Superior management skills and experience. The agency’s scope is so
sweeping — encompassing cardiac pacemakers, x-ray machines, condoms, home pregnancy-testing kits, drugs, vaccines, artificial sweeteners and fat substitutes — that a single person cannot be expected to master the body of science, medicine, pharmacology and engineering (to say nothing of the law and “regulatory science”) involved. The FDA’s own professional staff can frame the issues and options; the function of the agency head is chiefly to manage the far-flung empire, craft appropriate incentives for moving products through the pipeline more efficiently, and make the final decision on difficult policy questions. Also, the commissioner needs to be competent to perform reality checks for the senior staff. An excellent example is the agency’s oversight of food biotechnology: FDA regulators have in place a scientific and workable policy, but at UN-based negotiations on food standards, they have proposed and supported unscientific approaches to biotech foods that conflict with their own domestic policy.

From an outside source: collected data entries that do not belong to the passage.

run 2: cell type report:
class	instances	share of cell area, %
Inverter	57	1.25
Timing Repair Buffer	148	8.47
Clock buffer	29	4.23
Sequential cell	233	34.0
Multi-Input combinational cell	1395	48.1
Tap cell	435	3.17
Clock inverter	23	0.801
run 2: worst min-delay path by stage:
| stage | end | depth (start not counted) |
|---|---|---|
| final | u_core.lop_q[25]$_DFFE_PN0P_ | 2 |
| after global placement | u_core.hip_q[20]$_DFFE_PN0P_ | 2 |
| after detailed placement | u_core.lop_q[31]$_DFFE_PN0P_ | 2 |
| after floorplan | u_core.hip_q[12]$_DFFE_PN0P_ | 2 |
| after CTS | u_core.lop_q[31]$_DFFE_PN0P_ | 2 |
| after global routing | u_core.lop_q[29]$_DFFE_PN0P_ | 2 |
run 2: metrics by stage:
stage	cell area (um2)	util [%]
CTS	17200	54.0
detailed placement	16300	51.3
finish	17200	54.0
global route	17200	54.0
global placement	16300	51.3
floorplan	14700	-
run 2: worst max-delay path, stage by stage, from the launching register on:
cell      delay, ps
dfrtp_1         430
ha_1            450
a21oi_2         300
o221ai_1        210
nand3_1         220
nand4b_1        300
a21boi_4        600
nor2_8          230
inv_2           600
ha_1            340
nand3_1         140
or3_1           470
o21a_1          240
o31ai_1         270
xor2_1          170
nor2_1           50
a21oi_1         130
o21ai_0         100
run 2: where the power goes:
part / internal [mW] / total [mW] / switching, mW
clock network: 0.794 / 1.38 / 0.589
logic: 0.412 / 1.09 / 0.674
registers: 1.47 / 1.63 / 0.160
## src/rtl/rc_pkg.sv

```systemverilog
// Shared definitions for the rollercoaster (3n+1 / n/2) sequencer and step datapath.
package rc_pkg;

    localparam int RC_WIDTH = 25;

    typedef enum logic [1:0] {
        RC_OK      = 2'd0,
        RC_OVF     = 2'd1,
        RC_TIMEOUT = 2'd2,
        RC_ZERO    = 2'd3
    } status_t;

    typedef enum logic [1:0] {
        ST_IDLE = 2'd0,
        ST_RUN  = 2'd1,
        ST_DONE = 2'd2
    } state_t;

endpackage

```

## src/rtl/rc_step.sv

```systemverilog
// One rollercoaster step: halve an even value, 3n+1 an odd one, flag unsigned overflow.
module rc_step
    import rc_pkg::*;
#(
    parameter int WIDTH = RC_WIDTH
) (
    input  logic [WIDTH-1:0] cur,
    output logic [WIDTH-1:0] next,
    output logic             ovf
);

    logic [WIDTH+1:0] tmp;

    // 3n+1 as n + (2n+1), two bits wider so the carry-out is visible
    assign tmp = {2'b00, cur} + {1'b0, cur, 1'b1};

    always_comb begin
        // NOTE: every output gets a default first so no path leaves it unassigned (no latch).
        next = cur >> 1;
        ovf  = 1'b0;
        if (cur[0]) begin
            next = tmp[WIDTH-1:0];
            ovf  = |tmp[WIDTH+1:WIDTH];
        end
    end

endmodule

```

## src/rtl/rollercoaster_sequencer.sv

```systemverilog
// Job controller: accepts a start number, iterates rc_step once per clock,
// and returns steps, peak and a status code over valid/ready handshakes.
module rollercoaster_sequencer
    import rc_pkg::*;
#(
    parameter int WIDTH     = RC_WIDTH,
    parameter int CNT_W     = 16,
    parameter int MAX_STEPS = 65535
) (
    input  logic             clock,
    input  logic             reset,
    input  logic             start_valid,
    output logic             start_ready,
    input  logic [WIDTH-1:0] start_num,
    output logic             res_valid,
    input  logic             res_ready,
    output logic [CNT_W-1:0] res_steps,
    output logic [WIDTH-1:0] res_peak,
    output logic [1:0]       res_status,
    output logic             busy
);

    localparam logic [CNT_W-1:0] MAX_CNT = CNT_W'(MAX_STEPS);

    state_t           state_q, state_d;
    status_t          status_q, status_d;
    logic [WIDTH-1:0] cur_q, cur_d;
    logic [WIDTH-1:0] peak_q, peak_d;
    logic [CNT_W-1:0] steps_q, steps_d;

    logic [WIDTH-1:0] step_next;
    logic             step_ovf;

    rc_step #(.WIDTH(WIDTH)) u_step (
        .cur  (cur_q),
        .next (step_next),
        .ovf  (step_ovf)
    );

    always_ff @(posedge clock) begin
        // NOTE: sequential state uses non-blocking assignments so every flop samples pre-edge values.
        if (reset) begin
            state_q  <= ST_IDLE;
            status_q <= RC_OK;
            cur_q    <= '0;
            peak_q   <= '0;
            steps_q  <= '0;
        end else begin
            state_q  <= state_d;
            status_q <= status_d;
            cur_q    <= cur_d;
            peak_q   <= peak_d;
            steps_q  <= steps_d;
        end
    end

    always_comb begin
        state_d  = state_q;
        status_d = status_q;
        cur_d    = cur_q;
        peak_d   = peak_q;
        steps_d  = steps_q;
        case (state_q)
            ST_IDLE: begin
                if (start_valid) begin
                    cur_d   = start_num;
                    peak_d  = start_num;
                    steps_d = '0;
                    if (start_num == '0) begin
                        status_d = RC_ZERO;
                        state_d  = ST_DONE;
                    end else begin
                        state_d = ST_RUN;
                    end
                end
            end
            ST_RUN: begin
                if (cur_q == WIDTH'(1)) begin
                    status_d = RC_OK;
                    state_d  = ST_DONE;
                end else if (steps_q == MAX_CNT) begin
                    status_d = RC_TIMEOUT;
                    state_d  = ST_DONE;
                end else if (step_ovf) begin
                    // the failing step is counted but its value is discarded
                    status_d = RC_OVF;
                    steps_d  = steps_q + CNT_W'(1);
                    state_d  = ST_DONE;
                end else begin
                    cur_d   = step_next;
                    steps_d = steps_q + CNT_W'(1);
                    if (step_next > peak_q) peak_d = step_next;
                end
            end
            ST_DONE: begin
                if (res_ready) state_d = ST_IDLE;
            end
            default: state_d = ST_IDLE;
        endcase
    end

    always_comb begin
        start_ready = (state_q == ST_IDLE);
        busy        = (state_q == ST_RUN);
        res_valid   = (state_q == ST_DONE);
        res_steps   = steps_q;
        res_peak    = peak_q;
        res_status  = status_q;
    end

endmodule

```

## config.mk

```make
export PLATFORM = sky130hd
export DESIGN_NAME = rollercoaster_sequencer
export DESIGN_NICKNAME = d
export VERILOG_FILES = /design/src/rtl/rc_pkg.sv /design/src/rtl/rc_step.sv /design/src/rtl/rollercoaster_sequencer.sv
export SDC_FILE = /design/constraint.sdc
export NUM_CORES = 1
export LEC_CHECK = 0
export BUFFER_PORTS_ARGS = -buffer_cell sky130_fd_sc_hd__buf_2
export CAP_MARGIN = 0
export CORE_UTILIZATION = 50
export DETAILED_ROUTE_END_ITERATION = 6
export GPL_TIMING_DRIVEN = 0
export PLACE_DENSITY = 0.74
export SETUP_SLACK_MARGIN = 0.4
export SLEW_MARGIN = 20
export SYNTH_ARGS = -nofsm -noshare
export SYNTH_HDL_FRONTEND = slang
export SYNTH_HIERARCHICAL = 1
export SYNTH_SLANG_ARGS = --single-unit
```

## constraint.sdc

```tcl
create_clock -name clock -period 5 [get_ports clock]
set_clock_uncertainty 0.15 [all_clocks]
set_input_delay 0.25 -clock clock [delete_from_list [all_inputs] [get_ports clock]]
set_output_delay 0.25 -clock clock [all_outputs]
set_load 0.02 [all_outputs]
```

# == Word-level counts from Yosys, hierarchy flattened ==
# Cells that the tools add are included.
# totals
register_bits,70
input_bits,29
output_inout_bits,46
elab_cells,58
# op_classes
add_sub_neg,2
order_cmp,1
n_eq_ne,12
muxes,29
reduce_logical,9
# ops
cell,count
$mux W25,9
$pmux W25 S2,2
$mux W16,3
$pmux W16 S2,1
$add A25 B26 Y27,1
$eq A25 B1 Y1 const B,1
$gt A25 B25 Y1,1
$logic_not A25 Y1,1
$mux W2,11
$add A16 B1 Y16 const B,1
$eq A16 B16 Y1 const B,1
$ne A2 B2 Y1 const B,4
$reduce_and A4 Y1,2
$ne A2 B1 Y1 const B,3
$pmux W2 S3,1
$reduce_and A6 Y1,1
$reduce_and A5 Y1,1
$ne A4 B1 Y1 const B,1
$pmux W2 S2,1
$reduce_and A3 Y1,1
$eq A2 B1 Y1 const B,1
$eq A2 B2 Y1 const B,1
$logic_not A2 Y1,1
$reduce_bool A2 Y1,1
other kinds (2),2

# == Longest topological paths before layout ==
# Gate-level depths: netlist (run 1).
# logic_depth
depth_word,8
mapped_depth,20
depth_no_buf,17

# == Modules after synthesis ==
# Netlist (run 1), hierarchy kept.
# modules_own_cells
module,n_inst,cells_each,area_per_inst_um2,seq_area_each_um2
rollercoaster_sequencer,1,441,3827.4,1401.3
rc_step,1,215,1594.0,0.0

# == Worst setup path after synthesis (run 1) ==
# No wires, ideal clock.
# synth_timing
path_type,reg-to-reg
start,register cur_q[0]
end,"register peak_q[2], in the netlist res_peak[2]"
setup_time_ns,0.137
t_arrival_ns,4.593
required_time_ns,4.713
path_slack_ns,0.120
path_stages_with_launch,21
path_buffers,3
period_less_slack_ns,4.880
path_cell_list,dfxtp_1 -> clkbuf_1 -> clkbuf_1 -> inv_1 -> fa_1 -> or2b_1 -> a21oi_1 -> nor3_1 -> o21ai_0 -> a41o_1 -> a31oi_1 -> or3_1 -> o311ai_1 -> ha_1 -> nand4_2 -> nor4_4 -> nand3_1 -> a31o_2 -> buf_2 -> a21oi_1 -> a311oi_2
# synth_via
elab_cells_between_ends,15
cone_classes,add/sub (1); order compare (1); eq/ne (4); mux (7); reduce/logical (2)
# synth_rtl
element,line,source
start: declaration,rollercoaster_sequencer.sv:27,"logic [WIDTH-1:0] cur_q, cur_d;"
start signal: assignment,rollercoaster_sequencer.sv:51,cur_q <= cur_d;
$add A25 B26 Y27,rc_step.sv:15,"assign tmp = {2'b00, cur} + {1'b0, cur, 1'b1};"
$mux W25 *,rc_step.sv:21,if (cur[0]) begin
via step_next[23],rollercoaster_sequencer.sv:31,logic [WIDTH-1:0] step_next;
$gt A25 B25 Y1 *,rollercoaster_sequencer.sv:92,if (step_next > peak_q) peak_d = step_next;
$ne A2 B1 Y1 (no line) *,n/a,
$reduce_and A6 Y1 (no line) *,n/a,
end signal: assignment,rollercoaster_sequencer.sv:52,peak_q <= peak_d;
end: declaration,rollercoaster_sequencer.sv:28,"logic [WIDTH-1:0] peak_q, peak_d;"
# The timed path passes the listed nets; every way through them passes the cells marked *. The select of a mux whose other input is x is not followed.
# A chain may end at the register's enable or synchronous reset.

# == Worst setup path after layout (run 1) ==
# layout_timing
start,register cur_q[0]
end,"register peak_q[10], in the netlist res_peak[10]"
# Same word-level chain as after synthesis.

==> results of run 1 <==
## report_power, final
part	total [uW]	leakage [uW]	switching, uW	internal, uW
Sequential	821	0.000579	146	675
Clock	529	0.000106	247	282
Combinational	1960	0.00223	1140	825
## flip-flops by register name (all words and copies together) (netlist names)
name        count
cur_q          25
res_status      2
state_q         2
res_steps      16
res_peak       25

Unassailable integrity and honesty. The Commissioner’s decision-making must meld law, science, medicine and regulatory precedents, in a way that maximizes the public interest. The incumbent needs to earn the respect of those who have a stake in FDA’s policies and decisions — that is, patient groups, individual consumers and drug companies — with candor, consistency and rectitude. The FDA Commissioner’s job should not be awarded as a political plum, as are cabinet posts and many ambassadorships. Politics should be banished insofar as that is possible, with the commissioner doing what is in the public interest and then taking the heat from all quarters for unpopular decisions. A corollary is that the commissioner should probably not aspire to higher political positions in government Doing the job right makes plenty of enemies.

Now That's Italian!

  • 09.24.2005

There’s a new white paper worth reading. It comes from Alberto Mingardi of the Bruno Leoni Institute in Italy and leverages the current American debate over drug importation to address some more fundamental and troubling issues — sustainability of global pharmaceutical development. Heres a sample. The full paper can be found at

Free-riding (on drug discovery and development) by European countries does appear a markedly unsustainable course: ironically, the price controls in force in almost every development economies endangers the American exception. Pressures on the United States to take the course of socialized medicine come from many quarters and some steps in that directions have already been taken. The prospect of a “globalization” of socialized medicine emphasizes all the flaws of a situation in which Europe is content with living off the American golden eggs goose. When the fact is taken into account that in 1998 as much as 33 of the best-selling (and, therefore, most appreciated) drugs were of American origin, it is clear that the very future of an innovative healthcare industry depends on that goose. Beyond any moral issues, the danger exists that, if the United States will achieve further European-style legislative “progress,” that overstretched goose might lay her last egg.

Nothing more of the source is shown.